Stark et al.[25] found that children living in deprived areas have higher fracture rates than those from affluent areas. The lack of data on the socioeconomic status and lifestyle of the families were the limitations of our study. We, therefore, could not evaluate the effect of these factors on extremity fractures. Another limitation of our study was the limited sample size and that the control group consisted of children presented to the ophthalmology department for routine examination. This may limit the generalization of our results to the pediatric population. Selecting the control group from a school rather than an outpatient clinic would have been more beneficial in terms of the comprehensiveness of the results. In our study, the patients underwent ocular examination shortly after the fracture.

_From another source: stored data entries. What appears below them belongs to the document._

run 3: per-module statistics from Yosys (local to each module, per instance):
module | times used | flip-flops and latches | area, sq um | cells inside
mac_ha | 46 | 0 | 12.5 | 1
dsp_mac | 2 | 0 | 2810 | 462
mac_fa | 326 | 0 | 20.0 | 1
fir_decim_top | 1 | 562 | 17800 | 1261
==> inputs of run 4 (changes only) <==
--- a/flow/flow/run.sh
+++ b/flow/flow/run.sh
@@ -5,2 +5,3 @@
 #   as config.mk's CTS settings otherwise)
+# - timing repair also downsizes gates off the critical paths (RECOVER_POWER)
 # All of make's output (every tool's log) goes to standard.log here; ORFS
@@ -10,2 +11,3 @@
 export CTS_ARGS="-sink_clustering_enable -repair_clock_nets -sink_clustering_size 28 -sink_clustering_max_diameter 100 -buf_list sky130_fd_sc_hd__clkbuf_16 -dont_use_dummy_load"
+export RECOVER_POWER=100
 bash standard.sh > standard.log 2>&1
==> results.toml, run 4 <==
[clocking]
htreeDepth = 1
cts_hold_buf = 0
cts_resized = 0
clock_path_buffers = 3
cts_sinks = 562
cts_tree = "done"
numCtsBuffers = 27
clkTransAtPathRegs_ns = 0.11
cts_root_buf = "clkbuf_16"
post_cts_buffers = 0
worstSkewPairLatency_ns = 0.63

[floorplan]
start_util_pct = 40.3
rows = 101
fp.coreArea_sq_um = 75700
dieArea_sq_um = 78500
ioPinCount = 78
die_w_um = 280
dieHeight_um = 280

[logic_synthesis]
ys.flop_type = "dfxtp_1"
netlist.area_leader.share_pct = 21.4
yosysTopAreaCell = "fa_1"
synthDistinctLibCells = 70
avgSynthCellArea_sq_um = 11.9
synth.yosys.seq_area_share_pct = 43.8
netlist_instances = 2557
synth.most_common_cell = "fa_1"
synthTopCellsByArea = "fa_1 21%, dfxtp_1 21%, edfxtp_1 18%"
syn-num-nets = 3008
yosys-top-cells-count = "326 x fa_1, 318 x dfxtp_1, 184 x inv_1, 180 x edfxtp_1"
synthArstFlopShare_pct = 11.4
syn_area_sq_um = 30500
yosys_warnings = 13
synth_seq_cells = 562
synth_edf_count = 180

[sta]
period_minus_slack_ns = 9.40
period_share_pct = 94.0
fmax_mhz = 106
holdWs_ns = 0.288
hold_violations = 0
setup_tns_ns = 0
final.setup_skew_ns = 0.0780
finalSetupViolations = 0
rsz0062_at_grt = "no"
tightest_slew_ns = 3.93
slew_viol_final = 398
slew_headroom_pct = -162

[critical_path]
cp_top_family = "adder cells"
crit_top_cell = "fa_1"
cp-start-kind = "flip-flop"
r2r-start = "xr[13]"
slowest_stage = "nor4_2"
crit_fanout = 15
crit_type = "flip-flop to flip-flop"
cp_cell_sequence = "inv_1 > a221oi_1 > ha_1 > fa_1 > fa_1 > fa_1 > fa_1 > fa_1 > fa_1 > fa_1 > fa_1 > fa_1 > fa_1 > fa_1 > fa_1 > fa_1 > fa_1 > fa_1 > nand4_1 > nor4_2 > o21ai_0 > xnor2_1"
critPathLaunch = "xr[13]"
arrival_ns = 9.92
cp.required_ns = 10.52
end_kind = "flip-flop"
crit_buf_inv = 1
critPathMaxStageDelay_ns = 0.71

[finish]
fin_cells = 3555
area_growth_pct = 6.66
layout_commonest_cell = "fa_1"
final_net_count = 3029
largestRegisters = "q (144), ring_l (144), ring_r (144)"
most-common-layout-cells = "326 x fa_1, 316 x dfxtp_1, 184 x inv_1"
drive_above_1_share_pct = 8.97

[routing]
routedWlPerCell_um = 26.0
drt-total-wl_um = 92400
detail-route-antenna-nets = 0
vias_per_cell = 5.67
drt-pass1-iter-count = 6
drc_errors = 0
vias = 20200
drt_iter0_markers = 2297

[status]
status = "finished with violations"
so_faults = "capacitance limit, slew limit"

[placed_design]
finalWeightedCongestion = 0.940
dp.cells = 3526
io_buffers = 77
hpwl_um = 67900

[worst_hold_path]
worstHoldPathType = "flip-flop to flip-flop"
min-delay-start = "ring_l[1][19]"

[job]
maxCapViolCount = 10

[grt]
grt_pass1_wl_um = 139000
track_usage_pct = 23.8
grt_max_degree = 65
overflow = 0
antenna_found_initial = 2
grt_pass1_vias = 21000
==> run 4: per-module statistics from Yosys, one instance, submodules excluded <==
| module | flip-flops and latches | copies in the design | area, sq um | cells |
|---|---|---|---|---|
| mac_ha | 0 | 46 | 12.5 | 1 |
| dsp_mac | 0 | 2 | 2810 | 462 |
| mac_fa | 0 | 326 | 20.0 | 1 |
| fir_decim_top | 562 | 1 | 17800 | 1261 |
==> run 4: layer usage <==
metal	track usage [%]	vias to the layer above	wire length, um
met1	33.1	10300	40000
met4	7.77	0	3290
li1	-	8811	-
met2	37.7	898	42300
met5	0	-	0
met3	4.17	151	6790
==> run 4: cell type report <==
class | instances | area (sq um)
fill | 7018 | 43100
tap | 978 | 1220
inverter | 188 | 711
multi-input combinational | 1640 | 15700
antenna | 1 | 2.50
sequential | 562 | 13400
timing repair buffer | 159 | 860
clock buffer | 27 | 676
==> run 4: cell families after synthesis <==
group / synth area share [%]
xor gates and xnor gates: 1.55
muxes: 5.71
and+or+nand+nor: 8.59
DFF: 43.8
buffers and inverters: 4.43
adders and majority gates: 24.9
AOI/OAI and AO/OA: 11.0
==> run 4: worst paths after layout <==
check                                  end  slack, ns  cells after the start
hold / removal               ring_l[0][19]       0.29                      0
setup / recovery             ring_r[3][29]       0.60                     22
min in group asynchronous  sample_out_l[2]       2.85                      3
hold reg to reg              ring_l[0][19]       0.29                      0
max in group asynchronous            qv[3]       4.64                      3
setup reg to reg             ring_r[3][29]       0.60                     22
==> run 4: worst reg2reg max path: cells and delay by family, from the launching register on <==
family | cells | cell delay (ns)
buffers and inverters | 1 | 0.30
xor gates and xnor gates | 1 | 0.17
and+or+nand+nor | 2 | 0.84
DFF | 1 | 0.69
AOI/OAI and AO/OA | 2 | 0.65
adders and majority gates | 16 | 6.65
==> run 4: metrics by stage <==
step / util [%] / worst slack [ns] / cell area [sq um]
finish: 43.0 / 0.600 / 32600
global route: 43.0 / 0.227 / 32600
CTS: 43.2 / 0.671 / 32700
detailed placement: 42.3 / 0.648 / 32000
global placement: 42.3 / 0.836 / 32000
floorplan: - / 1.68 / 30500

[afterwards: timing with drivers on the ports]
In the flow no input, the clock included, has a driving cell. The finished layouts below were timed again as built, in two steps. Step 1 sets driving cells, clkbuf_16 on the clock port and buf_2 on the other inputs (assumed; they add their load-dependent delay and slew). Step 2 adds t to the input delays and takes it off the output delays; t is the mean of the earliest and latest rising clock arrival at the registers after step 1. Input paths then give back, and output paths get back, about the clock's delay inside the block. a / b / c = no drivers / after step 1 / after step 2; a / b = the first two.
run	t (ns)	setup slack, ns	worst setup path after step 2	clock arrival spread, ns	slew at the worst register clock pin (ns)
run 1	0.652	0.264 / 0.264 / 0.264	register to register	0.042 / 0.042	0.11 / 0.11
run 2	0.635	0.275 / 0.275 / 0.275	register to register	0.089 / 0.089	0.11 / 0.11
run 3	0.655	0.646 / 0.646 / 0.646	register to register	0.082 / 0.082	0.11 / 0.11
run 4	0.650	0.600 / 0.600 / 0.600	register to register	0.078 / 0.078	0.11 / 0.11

Although the lack of prospective follow-up is a limitation of our study, it will contribute to the literature as it is the first study to evaluate the effect of stereopsis and visual impairment in pediatric extremity fractures.
Conclusion
As rising health-care costs are an ever-present challenge, efforts should be made to seek ways to reduce costs without sacrificing quality patient care. Our study showed that low-energy pediatric extremity fractures are more common in visually impaired children, and low stereopsis is a risk factor for extremity fractures. Consequently, regular eye examinations and early treatment of visual impairments in children may help to prevent fall-related injuries and reduce the costs of pediatric extremity fractures. More comprehensive prospective studies with a large number of participants are needed to evaluate the effect of visual impairments on fractures in children.
Footnotes
Ethics Committee Approval: This study was approved by the Ordu University Faculty of Medicine Clinical Research Ethics Committee (Date: 03.09.2020, Decision No: 2020/174).

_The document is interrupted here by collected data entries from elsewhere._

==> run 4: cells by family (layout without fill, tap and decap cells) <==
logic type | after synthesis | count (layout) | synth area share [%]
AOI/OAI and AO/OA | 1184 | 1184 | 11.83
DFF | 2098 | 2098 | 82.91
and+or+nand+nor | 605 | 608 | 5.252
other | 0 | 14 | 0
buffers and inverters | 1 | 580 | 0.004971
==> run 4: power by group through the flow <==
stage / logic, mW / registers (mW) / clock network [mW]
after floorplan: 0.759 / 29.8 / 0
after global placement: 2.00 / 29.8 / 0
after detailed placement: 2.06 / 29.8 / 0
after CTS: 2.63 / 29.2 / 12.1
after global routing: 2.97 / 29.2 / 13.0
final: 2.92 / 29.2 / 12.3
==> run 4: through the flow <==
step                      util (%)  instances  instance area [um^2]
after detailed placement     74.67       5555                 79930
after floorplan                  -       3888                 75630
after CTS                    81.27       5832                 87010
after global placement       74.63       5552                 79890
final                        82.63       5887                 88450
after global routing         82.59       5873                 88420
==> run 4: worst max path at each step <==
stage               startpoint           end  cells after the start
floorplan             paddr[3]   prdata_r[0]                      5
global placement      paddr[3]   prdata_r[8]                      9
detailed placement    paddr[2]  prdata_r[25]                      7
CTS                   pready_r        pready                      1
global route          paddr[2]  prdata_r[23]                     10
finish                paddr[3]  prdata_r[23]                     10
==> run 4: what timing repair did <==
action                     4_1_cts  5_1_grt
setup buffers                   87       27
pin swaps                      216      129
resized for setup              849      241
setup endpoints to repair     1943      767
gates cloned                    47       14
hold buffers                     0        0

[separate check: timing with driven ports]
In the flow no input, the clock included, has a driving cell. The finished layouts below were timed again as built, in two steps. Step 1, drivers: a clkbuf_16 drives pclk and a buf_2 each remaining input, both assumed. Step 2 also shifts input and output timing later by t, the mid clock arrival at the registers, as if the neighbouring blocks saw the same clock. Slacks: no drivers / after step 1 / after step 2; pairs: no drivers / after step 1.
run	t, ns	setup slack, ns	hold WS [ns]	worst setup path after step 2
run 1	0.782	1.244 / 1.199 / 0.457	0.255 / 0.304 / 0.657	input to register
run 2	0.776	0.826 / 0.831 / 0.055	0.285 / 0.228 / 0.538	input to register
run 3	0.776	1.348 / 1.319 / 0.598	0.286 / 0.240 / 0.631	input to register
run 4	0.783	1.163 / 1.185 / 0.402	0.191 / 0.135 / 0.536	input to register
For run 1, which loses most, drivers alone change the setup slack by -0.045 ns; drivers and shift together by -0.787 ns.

Peer-review: Internally peer-reviewed.
Authorship Contributions: Concept: A.A.Ş., A.K.Ş., A.U., E.D.; Design: A.A.Ş., A.K.Ş., A.U., E.D.; Supervision: A.A.Ş., A.K.Ş., A.U., E.D.; Resource: A.A.Ş., A.K.Ş., A.U., E.D.; Materials: A.A.Ş., A.K.Ş., A.U.; Data: A.A.Ş., A.K.Ş., A.U.; Analysis: A.A.Ş., A.K.Ş.; Literature search: A.A.Ş., A.K.Ş., A.U., E.D.; Writing: A.A.Ş., A.K.Ş., A.U., E.D.; Critical revision: A.A.Ş., A.K.Ş., A.U., E.D.
Conflict of Interest: None declared.
Financial Disclosure: The authors declared that this study has received no financial support.